Retrato agridulce de la clase media
Sin decirlo en voz alta, el film japonés termina escribiendo un pequeño y potente tratado sobre la construcción identitaria.
Sendos funerales abren y clausuran Nuestra hermana menor, la película del japonés Hirokazu Koreeda que formó parte del pelotón competitivo del Festival de Cannes 2015 y que ahora, tarde pero seguro, se estrena en salas de nuestro país. El primero toca de cerca a las hermanas Koda: quien acaba de fallecer es su padre, con quien no han tenido el más mínimo contacto durante quince años, luego de que formara una nueva familia en otra ciudad. La ceremonia que llega cerca del cierre, en tanto, marca el fin de la larga enfermedad de una vecina, la dueña de un pequeño restaurant que supo ser testigo del crecimiento de las tres veinteañeras: Sachi, la mayor y más formal, enfermera en el hospital de la ciudad de Kamakura, donde transcurre gran parte de la historia; Yoshino, empleada bancaria y eterna enamorada de hombres problemáticos; Chika, la menor y más desprejuiciada, a quien su trabajo en un local de ropa deportiva le permitió conocer a su novio. Las referencias al mundo laboral no son casuales ni menores: la película es un derivado moderno de ese género típicamente nipón que los estudiosos occidentales suelen llamar shomingeki, retratos agridulces de la clase media trabajadora que realizadores de la talla de Yasujiro Ozu o Mikio Naruse llevaron a su máximo grado de relevancia y belleza artística. Casualmente o no, Ozu pasó una parte de sus últimos años en la ciudad de Kamakura y su tumba en el cementerio cercano a la estación de tren es uno de los lugares obligados para el turista cinéfilo.

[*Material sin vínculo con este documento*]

Source: an optimization exercise on an open RTL-to-GDS flow (aim: small area). Production flows keep margins and buffers that such runs may drop.
Function was checked by simulation only, so behaviour that the tests miss may differ from the original.
No activity file was given, so power comes from the tool's default toggle rates.

beta:
==> flow/design.v (excerpt) <==
module phy_mgmt_top #(
	parameter int NUM_PHYS     = phy_mgmt_pkg::DEF_NUM_PHYS,
	parameter int RESET_CYCLES = phy_mgmt_pkg::DEF_RESET_CYCLES,
	parameter int MDC_HALF     = phy_mgmt_pkg::DEF_MDC_HALF,
	parameter int ACT_STRETCH  = phy_mgmt_pkg::DEF_ACT_STRETCH
) (
	input  logic                     clk_125mhz,
	input  logic                     arst_n,
	input  logic [5*NUM_PHYS-1:0]    req_phy_addr,
	input  logic [5*NUM_PHYS-1:0]    req_reg_addr,
	input  logic [16*NUM_PHYS-1:0]   req_wr_data,
	input  logic [NUM_PHYS-1:0]      req_wr,	 
	input  logic [NUM_PHYS-1:0]      req_rd,	 
	output logic [16*NUM_PHYS-1:0]   rsp_rd_data,
	output logic [NUM_PHYS-1:0]      rsp_busy,
	output logic [NUM_PHYS-1:0]      mdc,
	output logic [NUM_PHYS-1:0]      mdio_o,
	output logic [NUM_PHYS-1:0]      mdio_oe,
	input  logic [NUM_PHYS-1:0]      mdio_i,
	input  logic [NUM_PHYS-1:0]      link_up,
	input  logic [NUM_PHYS-1:0]      rx_start,	 
	output logic [NUM_PHYS-1:0]      phy_rst_n,
	output logic [NUM_PHYS-1:0]      link_led,
	output logic [NUM_PHYS-1:0]      act_led
);
Size: roughly 350 flip-flops, about 12000 µm² of cells after synthesis.
==> module mdio_master, before the edit <==
module mdio_master (
	input  logic        clk_125mhz,
	input  logic        arst_n,
	input  logic [4:0]  phy_addr,
	input  logic [4:0]  reg_addr,
	input  logic [15:0] wr_data,
	input  logic        wr,
	input  logic        rd,
	output logic [15:0] rd_data,
	output logic        busy,
	output logic        mdc,
	output logic        mdio_o,
	output logic        mdio_oe,
	input  logic        mdio_i
);
	logic        wr_q, rd_q;	 
	logic        busy_q;
	logic        op_rd_q;	 
	logic [4:0]  div_q;	 
	logic        mdc_q;	 
	logic [5:0]  bit_q;	 
	logic [9:0]  addr_q;	 
	logic [15:0] sr_q;	 
	logic [15:0] rd_data_q;
	logic        start_wr, start;
	logic        half_end, frame_done, shift;
	logic [4:0]  j;	 
	always_ff @(posedge clk_125mhz or negedge arst_n) begin
		if (!arst_n) begin
			wr_q <= 1'b0;
			rd_q <= 1'b0;
		end else begin
			wr_q <= wr;
			rd_q <= rd;
		end
	end
	assign start_wr = wr && !wr_q;
	assign start    = start_wr || (rd && !rd_q);
	assign half_end   = (div_q == 5'h14);	 
	assign frame_done = half_end && mdc_q && (bit_q == 6'd63);
	always_ff @(posedge clk_125mhz or negedge arst_n) begin
		if (!arst_n)
			busy_q <= 1'b0;
		else if (busy_q)
			busy_q <= !frame_done;
		else
			busy_q <= start;
	end
	always_ff @(posedge clk_125mhz) begin
		if (!busy_q || half_end)
			div_q <= '0;
		else
			div_q <= {div_q[3:0], !(div_q[4] ^ div_q[2])};
	end
	always_ff @(posedge clk_125mhz or negedge arst_n) begin
		if (!arst_n)
			mdc_q <= 1'b0;
		else if (!busy_q)
			mdc_q <= 1'b0;
		else if (half_end)
			mdc_q <= !mdc_q;
	end
	always_ff @(posedge clk_125mhz) begin
		if (!busy_q)
			bit_q <= '0;
		else if (half_end && mdc_q)
			bit_q <= bit_q + 1'b1;
	end
	assign j = bit_q[4:0];
	assign shift = half_end && bit_q[5] && j[4] && (mdc_q != op_rd_q);
	always_ff @(posedge clk_125mhz) begin
		if (!busy_q) begin
			op_rd_q <= !start_wr;	 
			addr_q  <= {phy_addr, reg_addr};
		end
	end
	logic ld, sh, hold;
	assign ld   = !busy_q;
	assign sh   = busy_q && shift;
	assign hold = busy_q && !shift;
	always_ff @(posedge clk_125mhz)
		sr_q <= ({16{ld}} & wr_data) | ({16{sh}} & {sr_q[14:0], mdio_i}) | ({16{hold}} & sr_q);
	always_ff @(posedge clk_125mhz or negedge arst_n) begin
		if (!arst_n)
			rd_data_q <= '0;
		else if (busy_q && frame_done && op_rd_q)
			rd_data_q <= sr_q;
	end
	always_comb begin
		mdio_o = 1'b1;
		if (busy_q && bit_q[5]) begin
			if (j == 5'd0 || j == 5'd15)
				mdio_o = 1'b0;
			else if (j == 5'd2)
				mdio_o = op_rd_q;
			else if (j == 5'd3)
				mdio_o = !op_rd_q;
			else if (j >= 5'd4 && j <= 5'd13)
				mdio_o = addr_q[5'd13 - j];
			else if (j >= 5'd16)
				mdio_o = op_rd_q || sr_q[15];
		end
	end
	assign mdio_oe = busy_q && !(op_rd_q && bit_q >= 6'd47);
	assign mdc     = mdc_q;
	assign busy    = busy_q;
	assign rd_data = rd_data_q;
endmodule
clock: 8.0 ns
lec_check: 0
cap_margin: 20
core_margin: 2
core_utilization: 70
slew_margin: 20
standard.sh (not shown) runs the stock make flow with config.mk's settings and CLKGATE_MAP_FILE= SYNTH_SCRIPT=/design/flow/synth_recipe.tcl, a recipe that flattens the netlist after the stock synthesis.
==> flow/flow/run.sh <==
#!/bin/bash
# The standard layout (standard.sh: floorplan, power grid and taps as
# standard), with these changes:
#  - synthesis is synth_recipe.tcl with an area-oriented ABC script
#    (area_synth.tcl, area.script); registers are untouched;
#  - after synthesis, combinational cells get the smallest drive strength of
#    their family (downsize.tcl); the flow's repair steps size up as needed;
#  - port buffers are buf_1 instead of the resizer's default pick;
#  - clock tree of clkbuf_8 with sink clusters of at most 16 flops, without
#    dummy loads.
# Each tool's full output goes to a log file in the work folder; ORFS's own
# per-step logs stay under orfs/logs.
set -euo pipefail
export FLOW_WORK=$PWD
KNOBS=(
	"SYNTH_SCRIPT=$PWD/flow/area_synth.tcl"
	"BUFFER_PORTS_ARGS=-buffer_cell sky130_fd_sc_hd__buf_1"
	"CTS_ARGS=-sink_clustering_enable -repair_clock_nets -dont_use_dummy_load -sink_clustering_size 16 -sink_clustering_max_diameter 60 -buf_list sky130_fd_sc_hd__clkbuf_8"
)
bash standard.sh "${KNOBS[@]}" synth > flow_synth.log 2>&1
ODB=$(ls -d orfs/results/*/phy_mgmt_top/base)/1_synth.odb \
	openroad -no_init -exit flow/downsize.tcl > flow_downsize.log 2>&1
bash standard.sh "${KNOBS[@]}" finish > flow_make.log 2>&1
Other scripts of this flow, unchanged in this note and not shown: flow/flow/area.script, flow/flow/area_synth.tcl, flow/flow/downsize.tcl
The inputs of delta differ from those of beta as listed below.
-- flow/design.v --
<<< beta, line 108
		end
	end
	logic ld, sh, hold;
	assign ld   = !busy_q;
	assign sh   = busy_q && shift;
	assign hold = busy_q && !shift;
	always_ff @(posedge clk_125mhz)
		sr_q <= ({16{ld}} & wr_data) | ({16{sh}} & {sr_q[14:0], mdio_i}) | ({16{hold}} & sr_q);
	always_ff @(posedge clk_125mhz or negedge arst_n) begin
		if (!arst_n)
>>> delta, line 108
		end
	end
	always_ff @(posedge clk_125mhz) begin
		if (!busy_q)
			sr_q <= wr_data;
		else if (shift)
			sr_q <= {sr_q[14:0], mdio_i};
	end
	always_ff @(posedge clk_125mhz or negedge arst_n) begin
		if (!arst_n)
Findings:
delta against beta; cell area is up slightly.
Complex-gate fraction of the synthesized area: higher on beta
Between delta and beta, it is delta whose share of post-route cells with drive strength above 1 is higher, by 0.88 points.
Compared with beta, delta shows part of the total power dissipated in combinational logic higher by 8.4 points.
Critical path depth is lower on delta
Area reported by Yosys stat: higher on delta
Of delta and beta, it is delta that has the higher max-slew headroom at the worst pin.
delta vs beta: synthesized cell count down
Netlist area before placement ends up higher on delta.
Data arrival time at the worst-slack endpoint delta for delta relative to beta: 0.02 ns higher
Compared with beta, in delta area of the die increased 1.0%; final period demand of the worst path picked up an extra 0.016 ns; post-synthesis to final-layout area growth moved up; length of routed met2 wiring rose 1.3%.

-- separate check: timing with driven ports --
The flow's constraints put no driver on any port. The routed layouts listed below were extracted and timed again, unchanged, in two steps. Step 1 (the two cells are an assumption about what drives the block):
set clk [get_ports {clk_125mhz}]
set_driving_cell -lib_cell sky130_fd_sc_hd__clkbuf_16 $clk
set_driving_cell -lib_cell sky130_fd_sc_hd__buf_2 [delete_from_list [all_inputs] $clk]
Step 2 also shifts input and output timing later by t, the mid clock arrival at the registers, as if the neighbouring blocks saw the same clock. a / b / c = no drivers / after step 1 / after step 2; a / b = the first two.
run	t (ns)	setup slack, ns	worst register clock-pin slew, ns
beta	0.585	3.310 / 3.269 / 3.855	0.10 / 0.10
delta	0.588	3.294 / 3.252 / 3.840	0.10 / 0.10
After both steps every run listed still meets setup and hold.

Como ocurre en el manga por entregas Umimachi Diary, de la experimentada historietista Akimi Yoshida, en los cuales la película se basa (ese es también el título original de la versión cinematográfica), hay un cuarto personaje que se suma al trío protagónico. Suzu, con trece años recién cumplidos, ha quedado huérfana y sus hermanastras la invitan a mudarse a la casona familiar de dos plantas en la cual viven desde que su madre decidió abandonarlas años atrás. Las vínculos familiares, como ocurre en una porción importante de la filmografía del director de Nadie sabe y De tal padre tal hijo, son centrales y lo que se intenta llevar a cabo no resulta tarea sencilla: una historia profunda y emotiva –delicadamente conmovedora, incluso– que nunca echa mano a los grandes gestos del melodrama. Aunque, por momentos, la música compuesta por Yoko Kanno pareciera ir precisamente por ese camino, desoyendo los mandatos de las imágenes.

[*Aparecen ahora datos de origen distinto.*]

Background: an optimization exercise with open tools, aiming at small area and a short achievable clock period. Do not read the settings as production practice.
Function was checked by simulation only, so behaviour that the tests miss may differ from the original.

== the reference run ==
==> flow/design.v <==
package video_pkg;
   typedef enum logic [1:0] {
      mode_view,
      mode_source,
      mode_copy,
      mode_result
   } mode_t;
   typedef logic [7:0] pixel_t;
   typedef logic [$clog2(16 * 8)-1:0] vaddr_t;
   typedef logic [$clog2(64)-1:0] hcount_t;
   typedef logic [$clog2(30)-1:0] vcount_t;
endpackage
Context: an optimization exercise on an open-source flow, tuned for small area. The choices shown serve that exercise and are no tape-out recipe.
The RTL was checked by simulation tests, not by an equivalence proof against the original design.
No activity file was given, so power comes from the tool's default toggle rates. The clock port is modelled as an ideal driver; clocking choices that lean on that would not hold on a real chip.

==> module streebog_block_packer, before the edit <==
module streebog_block_packer #(
  parameter int IN_WIDTH  = 64,
  parameter int OUT_DEPTH = 2
) (
  input  logic                               clk_i,
  input  logic                               rstn_i,
  input  logic                               abort_i,
  input  logic [IN_WIDTH-1:0]                s_data_i,
  input  logic                               s_valid_i,
  output logic                               s_ready_o,
  input  logic                               s_last_i,
  input  logic [$clog2(IN_WIDTH/8+1)-1:0]    s_nbytes_i,
  output logic [511:0]                       m_data_o,
  output logic                               m_valid_o,
  input  logic                               m_ready_i,
  output logic                               m_last_o,
  output logic [9:0]                         m_last_len_o,
  output logic                               busy_o
);
  logic       ready_q;
  logic [2:0] cnt_q;
  logic [1:0] count_q;    
  logic [2:0] head_q;     
  logic [2:0] asm_q;      
  logic       rp_q, wp_q;  
  logic closes, full, accept, push, pop;
  assign full      = count_q[1];
  assign m_valid_o = count_q != 2'd0;
  assign busy_o    = (cnt_q != 3'd0) || m_valid_o;
  assign closes    = s_last_i || (cnt_q == 3'd7);
  assign s_ready_o = ready_q && !(closes && full && !m_ready_i);
  assign accept    = s_valid_i && s_ready_o && !abort_i;
  assign push      = accept && closes;
  assign pop       = m_valid_o && m_ready_i && !abort_i;
  always_ff @(posedge clk_i or negedge rstn_i) begin
    if (!rstn_i) begin
      ready_q <= 1'b0;
      cnt_q   <= 3'd0;
      count_q <= 2'd0;
      head_q  <= 3'b001;
      asm_q   <= 3'b001;
      rp_q    <= 1'b0;
      wp_q    <= 1'b0;
    end else begin
      ready_q <= 1'b1;
      if (abort_i) begin
        cnt_q   <= 3'd0;
        count_q <= 2'd0;
        head_q  <= 3'b001;
        asm_q   <= 3'b001;
        rp_q    <= 1'b0;
        wp_q    <= 1'b0;
      end else begin
        if (accept) cnt_q <= closes ? 3'd0 : cnt_q + 3'd1;
        if (push && !pop) count_q <= count_q + 2'd1;
        else if (!push && pop) count_q <= count_q - 2'd1;
        if (pop)  head_q <= {head_q[1:0], head_q[2]};
        if (push) asm_q  <= {asm_q[1:0], asm_q[2]};
        if (pop)  rp_q   <= !rp_q;
        if (push) wp_q   <= !wp_q;
      end
    end
  end
  logic        partial;
  logic [63:0] wdata;
  assign partial = s_last_i && !s_nbytes_i[3];
  genvar gj;
  generate
    for (gj = 0; gj < 8; gj++) begin : g_byte
      logic keep_b, pad_b;
      assign keep_b = !partial || (3'(gj) < s_nbytes_i[2:0]);
      assign pad_b  = partial && (3'(gj) == s_nbytes_i[2:0]);
      assign wdata[8*gj +: 8] = (s_data_i[8*gj +: 8] & {8{keep_b}}) | {7'd0, pad_b};
    end
  endgenerate
  logic [6:0] len_in;
  assign len_in = s_last_i ? ({1'b0, cnt_q, 3'b000} + {3'b000, s_nbytes_i}) : 7'd64;
  logic [63:0] w_q [3][7];    
  logic [63:0] w7_q [2];      
  logic [6:0]  len_q [2];
  logic        last_q [2];
  always_ff @(posedge clk_i) begin
    for (int s = 0; s < 3; s++)
      for (int k = 0; k < 7; k++)
        if (accept && asm_q[s] && (cnt_q == 3'(k))) w_q[s][k] <= (s == 2) ? ~wdata : wdata;
    for (int e = 0; e < 2; e++)
      if (push && (wp_q == 1'(e))) begin
        w7_q[e]  <= ~wdata;
        len_q[e]  <= len_in;
        last_q[e] <= s_last_i;
      end
  end
  logic [6:0] len_h;
  logic [3:0] lw;         
  logic [7:0] keep, padw;
  assign len_h        = rp_q ? len_q[1] : len_q[0];
  assign m_last_o     = rp_q ? last_q[1] : last_q[0];
  assign m_last_len_o = {len_h, 3'b000};
  assign lw           = len_h[6:3];
  always_comb begin
    for (int k = 0; k < 8; k++) begin
      keep[k] = (lw > 4'(k)) || ((lw == 4'(k)) && (len_h[2:0] != 3'd0));
      padw[k] = (lw == 4'(k)) && (len_h[2:0] == 3'd0);
    end
  end
  genvar gk;
  generate
    for (gk = 0; gk < 7; gk++) begin : g_word
      logic [2:0]  sel;
      logic [63:0] word;
      assign sel  = head_q & {3{keep[gk]}};
      assign word = (w_q[0][gk] & {64{sel[0]}}) |
                    (w_q[1][gk] & {64{sel[1]}}) |
                    (~w_q[2][gk] & {64{sel[2]}});
      assign m_data_o[64*gk +: 64] = {word[63:1], word[0] | padw[gk]};
    end
  endgenerate
  logic [1:0]  sel7;
  logic [63:0] word7;
  assign sel7  = {rp_q, !rp_q} & {2{keep[7]}};
  assign word7 = ~((w7_q[0] | {64{!sel7[0]}}) & (w7_q[1] | {64{!sel7[1]}}));
  assign m_data_o[448 +: 64] = {word7[63:1], word7[0] | padw[7]};
endmodule
clock: 6.0 ns
lec_check: 0
cap_margin: 20
core_margin: 2
core_utilization: 75
slew_margin: 20
standard.sh (not shown) runs the stock make flow with config.mk's settings and CLKGATE_MAP_FILE= SYNTH_SCRIPT=/design/flow/synth_recipe.tcl, a recipe that flattens the netlist after the stock synthesis.
==> flow/flow/run.sh <==
#!/bin/bash
# The standard layout (standard.sh) with three changes:
#  - synthesis maps the logic with an area-oriented abc script (flow/abc_area.script);
#    everything else in synthesis, including the flip-flop mapping, is ORFS's own;
#  - the port buffers are the smallest buffer cell;
#  - clock tree: larger sink clusters, no dummy loads.
set -euo pipefail
here=$(pwd)
rm -rf "$here/scripts_abc"
cp -r "$FLOW_HOME/scripts" "$here/scripts_abc"
cp "$here/flow/abc_area.script" "$here/scripts_abc/abc_speed.script"
bash standard.sh \
  "SCRIPTS_DIR=$here/scripts_abc" \
  "BUFFER_PORTS_ARGS=-buffer_cell sky130_fd_sc_hd__buf_1" \
  "CTS_ARGS=-sink_clustering_enable -repair_clock_nets -dont_use_dummy_load -buf_list sky130_fd_sc_hd__clkbuf_16 -sink_clustering_size 28 -sink_clustering_max_diameter 85" \
  finish > "$here/flow.log" 2>&1
==> flow/flow/abc_area.script <==
strash
dch -f
amap
The first run produced a layout that fails on setup timing.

Nuestra hermana menor se concentra en detalles cotidianos, en el énfasis o el recato de aquello que se dice durante el desayuno o la cena, en paseos aparentemente poco extraordinarios. Aunque, de tanto en tanto, el relato presenta conflictos complejos ligados a la experiencia humana: la posibilidad de una mudanza a otro país, la muerte de un ser querido y, desde luego, los dolores y alegrías del crecimiento. No es menor la relevancia de los personajes secundarios, que la narración utiliza como contrapunto al núcleo dramático. Más allá del cuarteto de intérpretes centrales, representantes del cine japonés contemporáneo, Koreeda contó con un notable pelotón de actrices veteranas, entre otras Midoriko Kimura y la recientemente fallecida Kirin Kiri, vista hace algunos meses en el papel central de Una pastelería en Tokio, de Naomi Kawase. En las relaciones entre las cuatro chicas y su contacto con otras personas, pautados por el paso del tiempo y los cambios de las estaciones –toda una tradición en el arte japonés en general–, Koreeda va tejiendo laboriosamente la tela sobre la cual se va dibujando la silueta del drama.
Sin decirlo en voz alta, Nuestra hermana menor termina escribiendo un pequeño pero potente tratado sobre la construcción de la identidad, tanto la personal como la colectiva, un relato de maternidades abandonadas y asumidas -con toda su carga de amor y también de sufrimiento- donde el pasado convive con el presente, no sólo a partir de los recuerdos sino a través de gustos y aromas concretos: el licor de cereza de la abuela añejado en un frasco o el particular olor de un kimono heredado. El gran logro de Koreeda en esta película, algo subvalorada desde su lanzamiento mundial hace tres años, radica precisamente en la falta de estridencias, en su laboriosa construcción hecha no sólo de elementos presentes en los diálogos y miradas sino también por otros que apenas pueden ser intuidos.